Non riesco a ricordare in che modo sono venuto a conoscenza di Guns, Germs, and Steel. Ho la prima edizione britannica (Jonathan Cape) e ho la certezza (e la prova) di averlo comprato all’Anglo American Book Co. di via della Vite, a Roma. Ricordo di esserne stato conquistato fin dalla prima pagina del Prologo, quella in cui Yali pone la famosa domanda sul cargo (sapevo già qualcosa sui cargo cults delle isole del Pacifico) e di averlo divorato (il libro, non il cargo).
Subito dopo sono andato a cercare gli altri libri di Diamond: The Rise And Fall Of The Third Chimpanzee (Il terzo scimpanzé. Ascesa e caduta del primate homo sapiens) e Why Is Sex Fun? (Perché il sesso è divertente?). Del primo ho la prima edizione britannica in brossura (Vintage): l’edizione è del 1992, ma io possiedo l’undicesima ristampa e sono certo di aver letto il libro dopo Guns, Germs, and Steel. Non ricordo dove l’ho comprato, ma nell’ultima pagina del testo c’è ancora, come segnalibro, un biglietto della metropolitana di Lisbona del 14 agosto 1998: ne desumo che non posso che averlo letto, o almeno finito, dopo quella data. Sul secondo qualche certezza in più: ho di nuovo la prima edizione, questa volta americana (BasicBooks) e l’ho certamente acquistato su Amazon il 4 giugno 1998: Amazon.com tiene traccia di tutto, e quindi posso raccontarvi che è stato in assoluto il mio primo avventuroso ordine su Amazon; che insieme al libro di Diamond mi sono fatto mandare Girlfriend in a Coma di Douglas Coupland, Visual Explanations: Images and Quantities, Evidence and Narrative di Edward R. Tufte e Timequake di Kurt Vonnegut; e che ho speso in totale, compresi i costi di spedizione, $ 109,87.

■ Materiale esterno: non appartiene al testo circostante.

===== config.mk =====
export PLATFORM = sky130hd
export DESIGN_NAME = multi_port_arbiter
export DESIGN_NICKNAME = d
export VERILOG_FILES = /design/src/rtl/multi_port_arbiter.sv
export SDC_FILE = /design/constraint.sdc
export NUM_CORES = 1
export LEC_CHECK = 0
export CAP_MARGIN = 20
export CORE_MARGIN = 1
export CORE_UTILIZATION = 47
export DETAILED_ROUTE_END_ITERATION = 8
export PLACE_DENSITY_LB_ADDON = 0.2
export SETUP_SLACK_MARGIN = 0.02
export SLEW_MARGIN = 15
export SYNTH_ARGS = -nofsm -noshare
export SYNTH_HDL_FRONTEND = slang
export SYNTH_SLANG_ARGS = --single-unit

===== constraint.sdc =====
create_clock -name clk_i -period 2.2 [get_ports clk_i]
set_input_delay 0.33 -clock clk_i [delete_from_list [all_inputs] [get_ports clk_i]]
set_output_delay 0.33 -clock clk_i [all_outputs]
set_load 0.02 [all_outputs]

===== src/rtl/multi_port_arbiter.sv =====
// multi_port_arbiter: round-robin / fixed-priority bus arbiter with registered one-hot grant.
// Define ARB_WEIGHT_EN to add per-port weighted burst quotas on weight_i.
module multi_port_arbiter #(
  parameter int N_PORTS = 4,
  parameter int SEL_W = $clog2(N_PORTS),
  parameter int MODE = 0
) (
  input  logic                 clk_i,
  input  logic                 reset_ni,
  input  logic [N_PORTS-1:0]   req_i,
  input  logic [N_PORTS-1:0]   last_i,
  input  logic                 ready_i,
  output logic [N_PORTS-1:0]   gnt_o,
  output logic [SEL_W-1:0]     sel_o,
  output logic                 busy_o
`ifdef ARB_WEIGHT_EN
  ,
  input  logic [4*N_PORTS-1:0] weight_i
`endif
);
  localparam int KW = SEL_W + 1;
  typedef enum logic {IDLE, GRANT} state_t;
  state_t state_r;
  logic [SEL_W-1:0] ptr_r, ptr_nxt, base, win;
  logic [3:0] quota_r, quota_dec, quota_ld;
  logic fin, rel, keep;

  // first requester at or above p, wrapping at N_PORTS
  function automatic logic [SEL_W-1:0] pick(input logic [N_PORTS-1:0] r, input logic [SEL_W-1:0] p);
    logic [KW-1:0] k;
    logic f;
    pick = '0;
    f = 1'b0;
    for (int i = 0; i < N_PORTS; i++) begin
      k = {1'b0, p} + KW'(i);
      if (k >= KW'(N_PORTS)) k = k - KW'(N_PORTS);
      if (!f && r[k[SEL_W-1:0]]) begin
        pick = k[SEL_W-1:0];
        f = 1'b1;
      end
    end
  endfunction

  always_comb begin
    fin = busy_o & req_i[sel_o] & ready_i & last_i[sel_o];
    rel = busy_o & (fin | ~req_i[sel_o]);
    quota_dec = quota_r - 4'd1;
    keep = (MODE == 0) & fin & (quota_dec != 4'd0);
    ptr_nxt = keep ? ptr_r : (sel_o == SEL_W'(N_PORTS - 1)) ? '0 : sel_o + SEL_W'(1);
    base = (MODE != 0) ? '0 : busy_o ? ptr_nxt : ptr_r;
    win = keep ? sel_o : pick(req_i, base);
`ifdef ARB_WEIGHT_EN
    quota_ld = (weight_i[4*win +: 4] == 4'd0) ? 4'd1 : weight_i[4*win +: 4];
`else
    quota_ld = 4'd1;
`endif
  end

  // release and re-grant share one edge, so back-to-back transactions have no bubble
  always_ff @(posedge clk_i or negedge reset_ni) begin
    if (!reset_ni) begin
      state_r <= IDLE;
      gnt_o   <= '0;
      sel_o   <= '0;
      busy_o  <= 1'b0;
      ptr_r   <= '0;
      quota_r <= '0;
    end else if (state_r == IDLE ? |req_i : rel) begin
      if (state_r == GRANT) ptr_r <= ptr_nxt;
      if (|req_i) begin
        state_r <= GRANT;
        gnt_o   <= {{(N_PORTS-1){1'b0}}, 1'b1} << win;
        sel_o   <= win;
        busy_o  <= 1'b1;
        quota_r <= keep ? quota_dec : quota_ld;
      end else begin
        state_r <= IDLE;
        gnt_o   <= '0;
        busy_o  <= 1'b0;
        quota_r <= '0;
      end
    end
  end
endmodule


Yosys cells after proc, flatten, opt, wreduce, memory -nomap -nowiden

Index checks and enable logic that the tools add are counted.

Logic and storage cells: 74
Register bits: 13

Shift operators: 1
Add/sub/neg operators: 9
Bitwise operators: 7
Reductions and logical operators: 10
Order comparisons: 9
Mux-type cells: 32
Equality and inequality tests: 1

Operators with widths:

| kind                  | number |
|---|---|
| $mux W2               | 12 |
| $lt A2 B3 Y1 const B  | 5 |
| $bmux W1 S2           | 6 |
| $mux W4               | 3 |
| $mux W1               | 11 |
| $ge A3 B3 Y1 const B  | 3 |
| $sub A2 B1 Y2 const B | 4 |
| $add A2 B2 Y3 const B | 2 |
| $and A1 B1 Y1         | 5 |
| $reduce_and A2 Y1     | 2 |
| $reduce_bool A4 Y1    | 1 |
| $reduce_or A4 Y1      | 1 |
| $shl A1 B2 Y4 const A | 1 |
| $sub A4 B1 Y4 const B | 1 |
| $add A2 B1 Y3 const B | 1 |
| $ge A2 B3 Y1 const B  | 1 |
| $logic_and A1 B1 Y1   | 3 |
| $logic_not A1 Y1      | 3 |
| $add A2 B1 Y2 const B | 1 |
| $eq A2 B2 Y1 const B  | 1 |
| $not A1 Y1            | 1 |
| $or A1 B1 Y1          | 1 |

Depth between registers and ports, before layout

Depth after elaboration: 25
Depth in mapped cells: 9
Depth with buffers taken out: 8

Least setup slack after synthesis

No wires, ideal clock.

Kind: register to register
Start: register sel_o[0]
End: register sel_o[1]
Setup slack: -0.162 ns
Library setup time: 0.103 ns
Period minus slack after synthesis: 2.362 ns
Arrival time: 2.259 ns
Stages on the path, launching flop included: 7
Required time: 2.097 ns
Path through: dfrtp_1 ha_1 or4_1 nand3_2 nor3_2 or4_1 o41ai_2

Cells in the longest elaborated chain, start to end: 23
Elaborated cells on any way between the ends: 55

Ends and longest elaborated chain:

| what                                                   | line | RTL |
|---|---|---|
| start: declaration                                     | 14   | `output logic [SEL_W-1:0] sel_o,` |
| start signal: assignment                               | 73   | `sel_o <= win;` |
| branches (longest 23 deep; another with $add A2 B1 Y3) | --   |  |

Parallel ways; which one is timed is not known. The select of a mux whose other input is x is not followed.
A chain may end at the register's enable or synchronous reset.

Worst setup path in the final report

Start: register quota_r[0]
End: register gnt_o[3]

Cells in the longest elaborated chain, start to end: 22
Elaborated cells on any way between the ends: 44

Ends and longest elaborated chain:

| what                                                   | line | RTL |
|---|---|---|
| start: declaration                                     | 25   | `logic [3:0] quota_r, quota_dec, quota_ld;` |
| start signal: assignment                               | 75   | `quota_r <= keep ? quota_dec : quota_ld;` |
| $sub A4 B1 Y4 (*)                                      | 47   | `quota_dec = quota_r - 4'd1;` |
| $reduce_bool A4 Y1 (*)                                 | 48   | `keep = (MODE == 0) & fin & (quota_dec != 4'd0);` |
| $and A1 B1 Y1 (*)                                      | 48   |  |
| branches (longest 16 deep; another with $add A2 B1 Y3) | --   |  |
| $mux W2 (*)                                            | 51   | `win = keep ? sel_o : pick(req_i, base);` |
| $shl A1 B2 Y4 (*)                                      | 72   | `gnt_o <= {{(N_PORTS-1){1'b0}}, 1'b1} << win;` |
| $mux W4 (*)                                            | 70   | `if (\|req_i) begin` |
| end signal: assignment                                 | 72   |  |
| end: declaration                                       | 13   | `output logic [N_PORTS-1:0] gnt_o,` |

Mark *: on every way between the ends. The select of a mux whose other input is x is not followed.

==> results_dict.tcl <==
set metrics [dict create \
    status "finished, violations left" \
    violations "negative setup slack" \
    synth_area_per_cell_um2 8.66 \
    first_pass_iters 4 \
    end_kind "register" \
    cp_max_fo 5 \
    drive_gt1_frac 0.317 \
    die_w_um 49.0 \
    post_drt_via_cell_ratio 5.96 \
    synthFlopType "dfrtp_1" \
    async_reset_ff_frac 1.00 \
    grt_max_degree 14 \
    hold_buffers 0 \
    root_buffer "clkbuf_4" \
    synth_common_cells "18 x nand2_1, 13 x dfrtp_1, 9 x o21ai_0, 7 x nand2b_1, 7 x nor2_1" \
    syn_nets 134 \
    clk_path_buf_depth 2 \
    clk_latency_ps 290 \
    overflow 0 \
    dp_hpwl_um 2090 \
    dp.cells 181 \
    min_period_ps 2260 \
    final_area_um2 1470 \
    numPortBuffers 17 \
    combPwrFrac 0.710 \
    fin_crit_sh 1.03 \
    power_frac_seq 0.214 \
    syn-cell-area_um2 1040 \
    tightestPinTransition_ps 580 \
    ys_warn_count 0 \
    fin_nets 176 \
    num_rows 16 \
    drt_wl_total_um 2970 \
    wl_per_cell_um 15.8 \
    yosysSeqAreaShare 0.313 \
    irDropWorstVdd_mv 0.823 \
    p_leak_uw 0.000644 \
    grt_usage 0.264 \
    antenna_found_initial 0 \
    grt_pass1_wl_um 4810 \
    setup_viol_count_final 5 \
    rsz0062_at_grt "true" \
    yosysTopAreaCell "dfrtp_1" \
    postRouteAntennaNets 0 \
    timing.final.ws_setup_ps -62.3 \
    power_density_nw_per_um2 1370 \
    p_clk_frac 0.076 \
    critPathRequiredTime_ps 2370 \
    place_area_um2 1380 \
    clk_pin_slew_ps 90 \
    max_freq_mhz 442 \
    slew_headroom 0.612 \
    die_h_um 49.0 \
    cts_tree "yes" \
    hp-class "in2async" \
    skew_ps 13.4 \
    diodes 0 \
    gp_congestion 0.904 \
    io_pins 18 \
    netlist_instances 120 \
    vias 1120 \
    slew_violations 0 \
    post-synth-top-count-cell "nand2_1" \
    netlist-cell-type-count 42 \
    reg2regPathDepth 7 \
    swShare 0.444 \
    path_class "reg2reg" \
    yosysTopAreaCellShare 0.313 \
    startpoint_type "register" \
    core-area_um2 2020 \
    crit_arrival_ps 2430 \
    ys_ff_latch 13 \
    first_global_vias 1051 \
    drcViolationCount 0 \
    syn2layout_area_growth_pct 41.0 \
    dr.first_iter.drc_count 36 \
    hold_viol 0 \
    initial_utilization 0.514 \
    cts_htree_levels 1 \
    p_sw_uw 891 \
    startpoint "quota_r[0]" \
    numCtsBuffers 3 \
    die_area_um2 2400 \
    synth_edf_count 0 \
    instances_no_fill 188 \
    fillers 148 \
    maxCapViolCount 0 \
    intPower_uw 1110 \
    synth_area_leaders "dfrtp_1 31%, nand2_1 6.5%, mux2i_1 4.8%" \
    r2r_start "quota_r[0]" \
    cts_num_sinks 13 \
]
cell usage in the layout (no fill, tap or decap), drive strengths merged, types with 3 or more instances in the layout:
| cell type | Yosys | routed |
|---|---|---|
| inv | 4 | 4 |
| o21ai | 10 | 10 |
| nand2 | 18 | 18 |
| nand3 | 5 | 5 |
| nor3 | 6 | 6 |
| o22ai | 5 | 5 |
| a21oi | 3 | 3 |
| mux2i | 5 | 5 |
| clkdlybuf4s50 | 0 | 17 |
| dfrtp | 13 | 13 |
| clkbuf | 0 | 3 |
| buf | 4 | 24 |
| ha | 3 | 3 |
| nand2b | 7 | 7 |
| nor2 | 7 | 7 |
per-stage QoR:
stage / power [uW] / utilization / TNS (ps) / hold WS, ps / setup slack [ps]
2_1_floorplan: 1290 / - / 0 / 34.4 / 27.6
3_3_place_gp: 1700 / 0.683 / -769 / 474 / -163
3_5_place_dp: 1740 / 0.683 / -1130 / 482 / -263
4_1_cts: 1950 / 0.712 / -0.815 / 416 / -0.815
5_1_grt: 2160 / 0.725 / -524 / 420 / -129
6_report: 2010 / 0.725 / -196 / 402 / -62.3
final cells by class:
cell class,count,area [um^2],share of cell area
Timing Repair Buffer,41,350,0.239
Tap cell,27,33.8,0.0230
Clock inverter,1,5.00,0.00341
Inverter,4,15.0,0.0102
Multi-Input combinational cell,99,712,0.485
Clock buffer,3,22.5,0.0154
Sequential cell,13,328,0.224
registers in the layout, indices dropped and copies added, names as in the netlist:
| name | flops |
|---|---|
| sel_o | 2 |
| state_r | 1 |
| ptr_r | 2 |
| quota_r | 4 |
| gnt_o | 4 |
cells by family after synthesis:
group / Yosys count / synth area share
and+or+nand+nor: 56 / 0.289
AOI/OAI and AO/OA: 32 / 0.232
DFF: 13 / 0.313
buffers and inverters: 8 / 0.0517
muxes: 7 / 0.0698
adders and majority gates: 3 / 0.0361
xor gates and xnor gates: 1 / 0.00843
critical path, cell delays in order (launching register included):
cell and delay (ps):
dfrtp_1 450, buf_4 170, o21ai_0 330, a31oi_2 170
and3_4 240, o41ai_1 440, nor2_1 140, a22o_1 220
final timing paths:
path	end	slack, ps
hold reg to reg	gnt_o[0]	500
hold / removal	quota_r[2]	400
setup reg to reg	gnt_o[3]	-60
max in group asynchronous	sel_o[0]	1390
min in group clk_i	gnt_o[0]	500
setup / recovery	gnt_o[3]	-60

Poi ho dovuto aspettare il 2005 per leggere Collapse (Collasso. Come le società scelgono di morire o vivere): di nuovo una prima edizione americana (Viking), di nuovo un acquisto (ormai meno avventuroso) su Amazon.com, il 19 gennaio 2005. Il segnalibro all’ultima pagina è il tagliando di un concerto all’Auditorium Santa Cecilia del Parco della musica di Roma: un Requiem di Brahms diretto da Antonio Pappano il 9 maggio 2005.
Ormai siamo all’epoca contemporanea: perché di Natural Experiments of History, curato da Jared Diamond e James A. Robinson ho scritto una recensione su questo blog qualche mese fa.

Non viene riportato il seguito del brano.